Over the years, I've always stored binary dependencies in the \lib
folder and checked that into source-control with the rest of the project. I find I do this less so now that we have NuGet and NuGet Package Restore.
I've heard that some companies enforce a rule that no binaries can be checked into source control. The reasons cited include:
- Most VCS do not deal well with binaries - diffing and merging is not well supported
- Disk usage increases
- Commits and updates are slower
- The extra functionality, control and ease of use that a repository manager provides out of the box will be lost
- It encourages further bad practice; ideally projects should be looking to fully automate their builds, checking into version control is typically a manual step
Are there objective arguments for or against this practice for the vast majority of projects that use source-control?
I would strongly recommend you to NOT use the practice that you describe (the practice of forbidding binaries in source-control). Actually I would call this an organizational anti-pattern.
The single most important rule is:
You should be able to check out a project on a new machine, and it has to compile out of the box.
If this can be done via NuGet, then fine so. If not, check in the binaries. If there are any legal/license issues, then you should have at least a text file (named how_to_compile.txt
or similar) in your repo that contains all the required information.

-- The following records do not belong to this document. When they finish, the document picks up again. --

==> config.mk <==
export PLATFORM = sky130hd
export DESIGN_NAME = xarm_seq
export DESIGN_NICKNAME = d
export VERILOG_FILES = /design/src/hist_mem.v /design/src/xarm_seq.v
export VERILOG_INCLUDE_DIRS = /design/src
export SDC_FILE = /design/constraint.sdc
export NUM_CORES = 1
export LEC_CHECK = 0
export ABC_AREA = 1
export BUFFER_PORTS_ARGS = -buffer_cell sky130_fd_sc_hd__buf_2
export CORE_MARGIN = 2
export CORE_UTILIZATION = 50
export DETAILED_ROUTE_END_ITERATION = 8
export GPL_TIMING_DRIVEN = 0
export HOLD_SLACK_MARGIN = 0.08
export MAX_ROUTING_LAYER = met4
export PLACE_DENSITY = 0.75
export SETUP_SLACK_MARGIN = 0.3
export SLEW_MARGIN = 5
export SYNTH_ARGS = -nofsm -noshare
export SYNTH_HDL_FRONTEND = slang
export SYNTH_SLANG_ARGS = --single-unit
==> constraint.sdc <==
create_clock -name CLK -period 3.32 [get_ports CLK]
set_clock_uncertainty 0.05 [all_clocks]
set_input_delay 0.332 -clock CLK [delete_from_list [all_inputs] [get_ports CLK]]
set_output_delay 0.332 -clock CLK [all_outputs]
set_load 0.02 [all_outputs]
==> src/xarm_map.vh <==
`ifndef XARM_MAP_VH
`define XARM_MAP_VH
// ==================================================
// register addresses
`define A_CTRL      4'h0
`define A_STRIG     4'h1
`define A_TPAT      4'h2
`define A_TCARE     4'h3
`define A_DELAY     4'h4
`define A_STATUS    4'h5
`define A_IRQ       4'h6
`define A_MASK      4'h7
`define A_HIST      4'h8
// ==================================================
// control fields
`define C_RUN       0
`define C_STOP      1
`define C_MSTIME    2
`define C_MODE_LO   3
`define C_MODE_HI   4
`define C_INTER     5
`define C_WIDE      6
`define C_SDC       7
`define C_ESEL_LO   8
`define C_ESEL_HI   10
// ==================================================
// status fields
`define S_SWAIT     0
`define S_TWAIT     1
`define S_SDONE     2
`define S_TDONE     3
`define S_SVALID    4
`define S_TVALID    5
`define S_ARM       6
`define S_ABORT     7
`define S_SBAD      8
`define S_TBAD      9
// ==================================================
// irq bits
`define I_TRIG      0
`define I_DONE      1
`define I_ABORT     2
`define IRQ_W       3
// ==================================================
// trace modes
`define M_SINGLE    2'h0
`define M_CONT      2'h1
`define M_COMPARE   2'h2
// ==================================================
// sizes
`define TIM_CH      8
`define HIST_N      8
`define POD_W       8
`define STATE_NARROW 27
`define STATE_WIDE  57
`define TRIG_LINE   16'h0000
`define POST_LEN    16'h0010
`define ZERO32      32'h00000000
`endif

==> src/hist_mem.v <==
`include "xarm_map.vh"
module hist_mem #(
  parameter W = 16,
  parameter N = 8,
  parameter AW = 3
) (
  // clock
  input  wire          clk,
  // write side
  input  wire          we,
  input  wire [AW-1:0] waddr,
  input  wire [W-1:0]  wdata,
  // read side
  input  wire [AW-1:0] raddr,
  output reg  [W-1:0]  rdata
);
  reg [W-1:0] mem [0:N-1];
  always @(posedge clk) begin
    if (we) begin
      mem[waddr] <= wdata;
    end
    rdata <= mem[raddr];
  end
endmodule // hist_mem

==> src/xarm_seq.v <==
// Notes on behaviour
// - at run start only the master engine searches, the slave search is held off.
// - the master trigger raises an arm level that alone lets the slave search.
// - an all-don't-care slave with zero delay stores one cycle after arming; a delayed master stores after its count.
// - results are shown valid once both engines have completed, or for a finished engine after a stop aborts.
// - a stop with one engine incomplete shows the finished one and flags the other invalid.
// - a master select chooses state or timing; timing master must trigger before state searches.
// - interactive mode gives 8 channels to timing and 27 or 57 to state.
// - interactive state input drops the low 8-bit pod and the multiplexed clock field loses 8 bits.
// - an unmet trigger shows waiting status; stop aborts and keeps the last eight samples.
// - timing trigger is a per-bit pattern match and a rising edge on the chosen channel.
// - the master starts storing in the same cycle it raises the arm level.
// - the state sample index is zero at the trigger, with later samples counted up from it.
// - both engines share one trace mode setting.
//
// The plain strobed port and the register offsets were chosen for this implementation.
`include "xarm_map.vh"
module xarm_seq #(
  parameter PROBES = 65,
  parameter DLY_W = 16
) (
  // clock and reset
  input  wire              CLK,
  input  wire              RST_N,
  // probe pins
  input  wire [PROBES-1:0] PROBE,
  input  wire [7:0]        MCLK_FIELD,
  // register port
  input  wire [3:0]        ADDR,
  input  wire [31:0]       WDATA,
  input  wire              WR,
  input  wire              RD,
  output reg  [31:0]       RDATA,
  // capture outputs
  output reg               STATE_STORE,
  output reg               TIMING_STORE,
  output reg  [15:0]       STATE_LINE,
  output reg  [56:0]       STATE_DATA,
  output reg  [7:0]        TIMING_DATA,
  output reg  [7:0]        MCLK_USED,
  output reg  [1:0]        TRACE_MODE,
  // interrupt
  output wire              IRQ
);
  // ==================================================
  // pin synchronisers
  reg [PROBES-1:0] p_meta;
  reg [PROBES-1:0] p_sync;
  reg [7:0]        c_meta;
  reg [7:0]        c_sync;
  always @(posedge CLK) begin
    p_meta <= PROBE;
    p_sync <= p_meta;
    c_meta <= MCLK_FIELD;
    c_sync <= c_meta;
  end
  // ==================================================
  // registers
  reg [10:0]      ctrl;
  reg [15:0]      strig;
  reg [7:0]       tpat;
  reg [7:0]       tcare;
  reg [DLY_W-1:0] delay;
  reg [`IRQ_W-1:0] irq_st;
  reg [`IRQ_W-1:0] irq_mask;
  reg [2:0]       hist_sel;
  wire ms_timing = ctrl[`C_MSTIME];
  wire inter     = ctrl[`C_INTER];
  wire [2:0] esel = ctrl[`C_ESEL_HI:`C_ESEL_LO];
  // ==================================================
  // channel split
  reg [56:0] s_in;
  reg [7:0]  t_in;
  integer i;
  always @* begin
    s_in = 57'h0;
    t_in = 8'h0;
    if (inter) begin
      t_in = p_sync[`TIM_CH-1:0];
      for (i = 0; i < `STATE_WIDE; i = i + 1) begin
        // low pod goes to timing; wide variant keeps 57 state bits
        if (ctrl[`C_WIDE] || i < `STATE_NARROW) begin
          s_in[i] = p_sync[i+`POD_W];
        end
      end
    end else begin
      for (i = 0; i < `STATE_WIDE; i = i + 1) begin
        s_in[i] = p_sync[i];
      end
    end
  end
  // ==================================================
  // trigger detection
  reg  [7:0] t_prev;
  wire pat_ok   = ((t_in ^ tpat) & tcare) == 8'h00;
  wire edge_ok  = t_in[esel] & ~t_prev[esel];
  wire t_hit    = pat_ok & edge_ok;
  wire s_hit    = s_in[15:0] == strig;
  // ==================================================
  // sequencer
  reg running;
  reg armed;
  reg m_found;
  reg m_store;
  reg s_done;
  reg t_done;
  reg s_trg;
  reg t_trg;
  reg aborted;
  reg s_bad;
  reg t_bad;
  reg [DLY_W-1:0] dcnt;
  reg [15:0] s_post;
  reg [15:0] t_post;
  wire m_hit   = ms_timing ? t_hit : s_hit;
  wire m_srch  = running & ~m_found;
  wire m_arm   = m_srch & m_hit;
  // a don't-care slave trigger is met as soon as it is armed
  wire sl_hit  = ctrl[`C_SDC] ? 1'b1 : (ms_timing ? s_hit : t_hit);
  wire sl_srch = running & armed;
  wire ctl_wr  = WR && ADDR == `A_CTRL;
  wire start   = ctl_wr && WDATA[`C_RUN];
  wire stop    = ctl_wr && WDATA[`C_STOP];
  wire dly_zero = (delay == {DLY_W{1'b0}});
  wire dly_end = m_found & ~m_store & (dcnt == delay);
  wire m_tp    = dly_end | (m_arm & dly_zero);
  wire both    = s_done & t_done;
  wire s_trig_now = ms_timing ? (sl_srch & ~s_trg & sl_hit) : m_tp;
  wire t_trig_now = ms_timing ? m_tp : (sl_srch & ~t_trg & sl_hit);
  always @(posedge CLK) begin
    if (!RST_N) begin
      running <= 1'b0;
      armed   <= 1'b0;
      m_found <= 1'b0;
      m_store <= 1'b0;
      s_done  <= 1'b0;
      t_done  <= 1'b0;
      s_trg   <= 1'b0;
      t_trg   <= 1'b0;
      aborted <= 1'b0;
      s_bad   <= 1'b0;
      t_bad   <= 1'b0;
      dcnt    <= {DLY_W{1'b0}};
      s_post  <= 16'h0000;
      t_post  <= 16'h0000;
      t_prev  <= 8'h00;
    end else begin
      t_prev <= t_in;
      if (start) begin
        running <= 1'b1;
        armed   <= 1'b0;
        m_found <= 1'b0;
        m_store <= 1'b0;
        s_done  <= 1'b0;
        t_done  <= 1'b0;
        s_trg   <= 1'b0;
        t_trg   <= 1'b0;
        aborted <= 1'b0;
        s_bad   <= 1'b0;
        t_bad   <= 1'b0;
        dcnt    <= {DLY_W{1'b0}};
      end else if (running) begin
        if (stop) begin
          running <= 1'b0;
          armed   <= 1'b0;
          aborted <= ~both;
          s_bad   <= ~s_done;
          t_bad   <= ~t_done;
        end else begin
          if (m_arm) begin
            m_found <= 1'b1;
            armed   <= 1'b1;
          end
          if (m_found & ~m_store) begin
            dcnt <= dcnt + 1'b1;
          end
          if (m_tp) begin
            m_store <= 1'b1;
          end
          if (s_trig_now) begin
            s_trg  <= 1'b1;
            s_post <= 16'h0000;
          end else if (s_trg & ~s_done) begin
            s_post <= s_post + 16'h0001;
            if (s_post == `POST_LEN) begin
              s_done <= 1'b1;
            end
          end
          if (t_trig_now) begin
            t_trg  <= 1'b1;
            t_post <= 16'h0000;
          end else if (t_trg & ~t_done) begin
            t_post <= t_post + 16'h0001;
            if (t_post == `POST_LEN) begin
              t_done <= 1'b1;
            end
          end
          if (both) begin
            // continuous mode restarts and drops arm; other modes drop arm and end the run
            if (TRACE_MODE == `M_CONT) begin
              armed   <= 1'b0;
              m_found <= 1'b0;
              m_store <= 1'b0;
              s_done  <= 1'b0;
              t_done  <= 1'b0;
              s_trg   <= 1'b0;
              t_trg   <= 1'b0;
              dcnt    <= {DLY_W{1'b0}};
            end else begin
              running <= 1'b0;
              armed   <= 1'b0;
            end
          end
        end
      end
    end
  end
  // ==================================================
  // capture outputs
  // master stores in the arm cycle, even if tracepoint is delayed
  wire s_store_now = s_trig_now | (s_trg & ~s_done) | (~ms_timing & m_arm);
  wire t_store_now = t_trig_now | (t_trg & ~t_done) | (ms_timing & m_arm);
  always @(posedge CLK) begin
    if (!RST_N) begin
      STATE_STORE  <= 1'b0;
      TIMING_STORE <= 1'b0;
      STATE_LINE   <= 16'h0000;
      STATE_DATA   <= 57'h0;
      TIMING_DATA  <= 8'h00;
      MCLK_USED    <= 8'h00;
      TRACE_MODE   <= `M_SINGLE;
    end else begin
      TRACE_MODE   <= ctrl[`C_MODE_HI:`C_MODE_LO];
      STATE_STORE  <= running & s_store_now;
      TIMING_STORE <= running & t_store_now;
      STATE_DATA   <= s_in;
      TIMING_DATA  <= t_in;
      MCLK_USED    <= inter ? 8'h00 : c_sync;
      if (s_trig_now) begin
        STATE_LINE <= `TRIG_LINE;
      end else if (running) begin
        STATE_LINE <= STATE_LINE + 16'h0001;
      end
    end
  end
  // ==================================================
  // last-eight history, written while running
  reg  [2:0]  h_wp;
  wire [15:0] h_rd;
  wire [2:0]  h_ra = h_wp + hist_sel;
  always @(posedge CLK) begin
    if (!RST_N) begin
      h_wp <= 3'h0;
    end else if (running) begin
      h_wp <= h_wp + 3'h1;
    end
  end
  hist_mem #(
    .W  (16),
    .N  (`HIST_N),
    .AW (3)
  ) u_hist (
    .clk   (CLK),
    .we    (running),
    .waddr (h_wp),
    .wdata (s_in[15:0]),
    .raddr (h_ra),
    .rdata (h_rd)
  );
  // ==================================================
  // status and interrupts
  wire s_wait  = running & ~s_trg;
  // a slave still held off also waits, its trigger is unmet
  wire t_wait  = running & ~t_trg;
  wire s_valid = both | (aborted & s_done);
  wire t_valid = both | (aborted & t_done);
  wire [`IRQ_W-1:0] ev;
  assign ev[`I_TRIG]  = running & m_srch & m_hit;
  assign ev[`I_DONE]  = running & both;
  assign ev[`I_ABORT] = running & stop;
  assign IRQ = |(irq_st & irq_mask);
  wire [31:0] status = {
    22'h0,
    t_bad,
    s_bad,
    aborted,
    armed,
    t_valid,
    s_valid,
    t_done,
    s_done,
    t_wait,
    s_wait
  };
  always @(posedge CLK) begin
    if (!RST_N) begin
      ctrl     <= 11'h000;
      strig    <= 16'h0000;
      tpat     <= 8'h00;
      tcare    <= 8'h00;
      delay    <= {DLY_W{1'b0}};
      irq_mask <= {`IRQ_W{1'b0}};
      irq_st   <= {`IRQ_W{1'b0}};
      hist_sel <= 3'h0;
      RDATA    <= `ZERO32;
    end else begin
      if (WR) begin
        case (ADDR)
          `A_CTRL:  ctrl     <= {WDATA[10:2], 2'b00};
          `A_STRIG: strig    <= WDATA[15:0];
          `A_TPAT:  tpat     <= WDATA[7:0];
          `A_TCARE: tcare    <= WDATA[7:0];
          `A_DELAY: delay    <= WDATA[DLY_W-1:0];
          `A_MASK:  irq_mask <= WDATA[`IRQ_W-1:0];
          `A_HIST:  hist_sel <= WDATA[2:0];
          default:  ;
        endcase
      end
      // set wins over the read clear
      if (RD && ADDR == `A_IRQ) begin
        irq_st <= ev;
      end else begin
        irq_st <= irq_st | ev;
      end
      RDATA  <= `ZERO32;
      if (RD) begin
        case (ADDR)
          `A_CTRL:   RDATA <= {21'h0, ctrl};
          `A_STRIG:  RDATA <= {16'h0, strig};
          `A_TPAT:   RDATA <= {24'h0, tpat};
          `A_TCARE:  RDATA <= {24'h0, tcare};
          `A_DELAY:  RDATA <= {{(32-DLY_W){1'b0}}, delay};
          `A_STATUS: RDATA <= status;
          `A_IRQ:    RDATA <= {29'h0, irq_st};
          `A_MASK:   RDATA <= {29'h0, irq_mask};
          `A_HIST:   RDATA <= {16'h0, h_rd};
          default:   RDATA <= `ZERO32;
        endcase
      end
    end
  end
endmodule // xarm_seq

# ---- Yosys cells after proc, flatten, opt, wreduce, memory -nomap -nowiden
# Memories as Yosys holds them, arrays and structs flattened. A register that Yosys moved wholly into a read port is not among the register bits.
# Cells that the tools add are included.
dict set report totals {
  reg_bits 399
  mem_bits_rw 128
  in_bits 113
  output_inout_bits 126
  mem_count 1
}
# memory depth width read_ports rd_ports_with_merged_regs write_ports line_no
set mem_list {}
lappend mem_list {u_hist.mem 8 16 1 1 1 hist_mem.v:17} ;# reg [W-1:0] mem [0:N-1];
dict set report op_classes {
  n_addsub 6
  magnitude_cmp 1
  n_eq_ne 13
  muxes 82
  bitwise_logic 50
  reduce_logical 27
}
# op count
set ops {}
lappend ops {{$pmux 16 s9} 1}
lappend ops {{$mux 16} 7}
lappend ops {{$mux 1} 69}
lappend ops {{$add 16x1->16 const B} 4}
lappend ops {{$mux 57} 1}
lappend ops {{$eq 16x16->1} 2}
lappend ops {{$eq 16x5->1 const B} 2}
lappend ops {{$and 1x1->1} 27}
lappend ops {{$reduce_and 2->1} 11}
lappend ops {{$eq 4x3->1 const B} 4}
lappend ops {{$logic_not 16->1} 1}
lappend ops {{$not 1->1} 12}
lappend ops {{$and 8x8->8} 1}
lappend ops {{$eq 4x2->1 const B} 2}
lappend ops {{$logic_not 8->1} 1}
lappend ops {{$mux 8} 1}
lappend ops {{$reduce_and 4->1} 2}
lappend ops {{$xor 8x8->8} 1}
lappend ops {{$or 1x1->1} 7}
lappend ops {{$bmux 1 s3} 2}
lappend ops {{$reduce_or 2->1} 3}
lappend ops {{$eq 4x1->1 const B} 1}
lappend ops {{$eq 4x4->1 const B} 1}
lappend ops {{$logic_and 1x1->1} 4}
lappend ops {{11 further kinds} 12}

# ---- Longest topological paths before layout
# Gate-level depths: netlist (run 1).
dict set report logic_depth {
  word_depth 13
  depth_mapped 22
  mapped_depth_nobuf 19
}

# ---- Cells and area by module
# From an unflattened synthesis (run 1), not the netlist that was laid out.
dict set report hier_totals {
  cells_unflattened 2285
  hier_area_um2 19982.9
}
# mod n_inst cells_each area_each_um2 seq_area_each_um2
set modules_own_cells {}
lappend modules_own_cells {xarm_seq 1 1698 13993.4 7667.4}
lappend modules_own_cells {hist_mem 1 587 5989.5 4164.0}

# ---- Worst setup path after synthesis (run 1)
# OpenSTA, ideal clock, no wires.
dict set report synth_timing {
  path_kind {register to register}
  start {register ctrl[5]}
  end {register s_post[9]}
  arrival_time_ps 1912
  t_required_ps 3138
  setup_slack_ps 1226
  path_stages_with_launch 21
  period_less_slack_ps 2094
  cell_sequence {dfxtp_1 > buf_6 > inv_4 > buf_6 > nand2_2 > nand2_2 > nand2_1 > nand2_1 > nor2_1 > nand2_1 > nor2_1 > nand2_1 > nand2_2 > nand4_2 > nand3_1 > nand2_1 > nand2_1 > nand2_2 > buf_6 > nand2_1 > a21oi_1}
}
dict set report synth_via {
  elab_cells_between_ends 21
  cone_classes {1 x eq/ne; 9 x mux; 8 x bitwise; 3 x reduce/logical}
}
# item line_no
set synth_lines {}
lappend synth_lines {{start: declaration} xarm_seq.v:59} ;# reg [10:0] ctrl;
lappend synth_lines {{start signal: assignment} xarm_seq.v:309} ;# `A_CTRL: ctrl <= {WDATA[10:2], 2'b00};
lappend synth_lines {{$mux 57 *} xarm_seq.v:78} ;# if (inter) begin
lappend synth_lines {{via s_in[10]} xarm_seq.v:72} ;# reg [56:0] s_in;
lappend synth_lines {{$eq 16x16->1 *} xarm_seq.v:98} ;# wire s_hit = s_in[15:0] == strig;
lappend synth_lines {{$mux 1} xarm_seq.v:115} ;# wire m_hit = ms_timing ? t_hit : s_hit;
lappend synth_lines {{$and 1x1->1} xarm_seq.v:117} ;# wire m_arm = m_srch & m_hit;
lappend synth_lines {{$and 1x1->1} xarm_seq.v:126} ;# wire m_tp = dly_end | (m_arm & dly_zero);
lappend synth_lines {{$or 1x1->1} xarm_seq.v:126}
lappend synth_lines {{$mux 1 *} xarm_seq.v:128} ;# wire s_trig_now = ms_timing ? (sl_srch & ~s_trg & sl_hit) : m_tp;
lappend synth_lines {{$reduce_bool 2->1 (no source line)} -}
lappend synth_lines {{$reduce_and 4->1 (no source line)} -}
lappend synth_lines {{end signal: assignment} xarm_seq.v:184} ;# s_post <= s_post + 16'h0001;
lappend synth_lines {{end: declaration} xarm_seq.v:113} ;# reg [15:0] s_post;
# Mark *: on every way through the listed nets, which the timed path passes. The rest lies on a longest branch. The select of a mux whose other input is x is not followed.
# A chain may end at the register's enable or synchronous reset.

# ---- Worst setup path after layout (run 1)
dict set report layout_timing {
  start {register h_wp[0]}
  end {register u_hist.rdata[7], read port of u_hist.mem}
}
dict set report layout_via {
  elab_chain_len 1
}
# item line_no
set layout_lines {}
lappend layout_lines {{start: declaration} xarm_seq.v:248} ;# reg [2:0] h_wp;
lappend layout_lines {{start signal: assignment} xarm_seq.v:255} ;# h_wp <= h_wp + 3'h1;
lappend layout_lines {{$add 3x3->3} xarm_seq.v:250} ;# wire [2:0] h_ra = h_wp + hist_sel;
lappend layout_lines {{end: declaration} hist_mem.v:15} ;# output reg [W-1:0] rdata
# Every way passes these cells.

==> flow_summary.json, run 1 <==
{
  "status": "finished clean",
  "crit_slowest_cell": "buf_1",
  "syn_to_final_growth_pct": 23.97,
  "ys_warn_count": 0,
  "finalHoldViolations": 0,
  "r2r_cells": 7,
  "io_pins": 239,
  "grt_first_pass_wirelength_mm": 90.33,
  "power_density_nw_per_um2": 579.8,
  "rows": 72,
  "clk_pin_slew_ns": 0.06,
  "cp-start-kind": "flop",
  "syn_area_um2": 19420,
  "period_needed_ns": 2.794,
  "critPathCaptureType": "flop",
  "setup.worst_path.class": "reg -> reg",
  "fin_area_um2": 24080,
  "nNetsFinal": 2588,
  "yosysSeqAreaShare_pct": 60.91,
  "numCtsBuffers": 52,
  "initial_core_util_pct": 50.50,
  "clock_latency_ns": 0.63,
  "clockBufferDepth": 3,
  "cts-root-buf": "clkbuf_16",
  "drv_slew": 0,
  "rr_startpoint": "h_wp[0]",
  "drtIter0Drc": 1478,
  "wl_per_cell_um": 19.47,
  "cpPeakStageDelay_ns": 0.78,
  "avgSynthCellArea_um2": 9.276,
  "relSlewSlack_pct": 35.34,
  "crit_arrival_ns": 3.23,
  "cap_violations": 0,
  "avgViaCountPerCell": 5.386,
  "finalPower_mw": 13.96,
  "irDropWorstVdd_mv": 0.6119,
  "setup_viol": 0,
  "drc": 0,
  "regArea_um2": 11830,
  "cpLargestDelayFamily": "buffers and inverters",
  "critPathBufInv": 2,
  "worst-path-stages": 7,
  "post_cts_buffers": 0,
  "coreArea_um2": 38470,
  "cp-startpoint": "h_wp[0]",
  "grt_pass1_vias": 16286,
  "cts-htree-levels": 2,
  "worstPathMaxFanout": 10,
  "io_buffer_count": 206,
  "fill_cells": 3088,
  "die_y_um": 201.1,
  "antenna_found_initial": 2,
  "synthArstFlopShare_pct": 0,
  "drive_gt1_share_pct": 15.35,
  "rrSetupSlack_ns": 0.53,
  "hold_path_class": "in -> reg",
  "dpl-instance-area_um2": 21300,
  "layout_common_cells": "399 x dfxtp_1, 324 x nand2_1, 255 x inv_1",
  "setup_tns_ns": 0,
  "mostFrequentLayoutCell": "dfxtp_1",
  "syn_inst": 2094,
  "dp_hpwl_mm": 40.32,
  "path_cells": "ha_1 > buf_1 > buf_1 > mux2i_1 > o21ai_0 > nor2_1 > a31oi_1",
  "synth_edf_count": 128,
  "grt_max_degree": 17,
  "antenna_left": 0,
  "worst_pin_slew_ns": 0.9699,
  "cpMostUsedCell": "buf_1",
  "first_pass_iters": 7,
  "totalWireLength_mm": 58.95,
  "synth-main-ff-cell": "dfxtp_1",
  "clock_sinks": 527,
  "fmax_mhz": 357.9,
  "synth_seq_cells": 527,
  "min_period_over_period_pct": 84.17,
  "r2r-end": "u_hist.rdata[7]",
  "overflow": 0,
  "cts.repair.resized": 0,
  "rsz0062_at_grt": "no",
  "vias": 16302,
  "cts_hold_buf": 89,
  "cts_tree": "yes",
  "die_width_um": 201.1,
  "routabilityCongestion": 0.9982,
  "multi_input_area_um2": 6180,
  "required_ns": 3.75,
  "synth_cell_types": 44,
  "dieArea_um2": 40440,
  "grt_usage_pct": 29.66,
  "leakagePower_nw": 10.06,
  "crit_end": "u_hist.rdata[7]"
}
## cell usage after synthesis (16+ instances only)
master | count | area share (%)
dfxtp_1 | 399 | 41
nand2_1 | 324 | 6.3
inv_1 | 255 | 4.9
a21oi_1 | 195 | 5.0
nor2_1 | 174 | 3.4
o21ai_0 | 140 | 3.6
edfxtp_1 | 128 | 20
nand3_1 | 89 | 2.3
clkbuf_1 | 62 | 1.2
nand4_1 | 58 | 1.9
xor2_1 | 35 | 1.6
nand2_2 | 25 | 0.81
buf_4 | 20 | 0.77
o22ai_1 | 19 | 0.61
a31oi_1 | 18 | 0.58
xnor2_1 | 18 | 0.81
o211ai_1 | 17 | 0.66
mux2i_1 | 16 | 0.82
nor3_1 | 16 | 0.41
## worst register-to-register path, cell delays in order (launching register included)
cell	delay, ns
dfxtp_1	0.36
ha_1	0.34
buf_1	0.41
buf_1	0.78
mux2i_1	0.17
o21ai_0	0.26
nor2_1	0.07
a31oi_1	0.24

Another very strong reason to do it like this is to avoid versioning problems - or do you know
- which exact version of a certain library was in operation some years ago and
- if it REALLY was the actual version that was used in the project and
- probably most important: do you know how to get that exact version?
Some other arguments against the above:
- Checking in binaries greatly facilitates build automation (and does not hinder it). This way the build system can get everything it needs from VCS without further ado. If you do it the other way, then there are always manual steps involved.
- Performance considerations are completely irrelevant as long as you work in an intranet, and only of very minor relevancy when using a web-based repository (I suppose we're talking of no more than, say, 30-40 Megs, which is not really a big deal for today's bandwidths).
- No functionality at all is lost. That's simply not true.
- It's also not true that normal commits etc. are slower. This is only the case when dealing with the large binaries themselves, which usually happens only once.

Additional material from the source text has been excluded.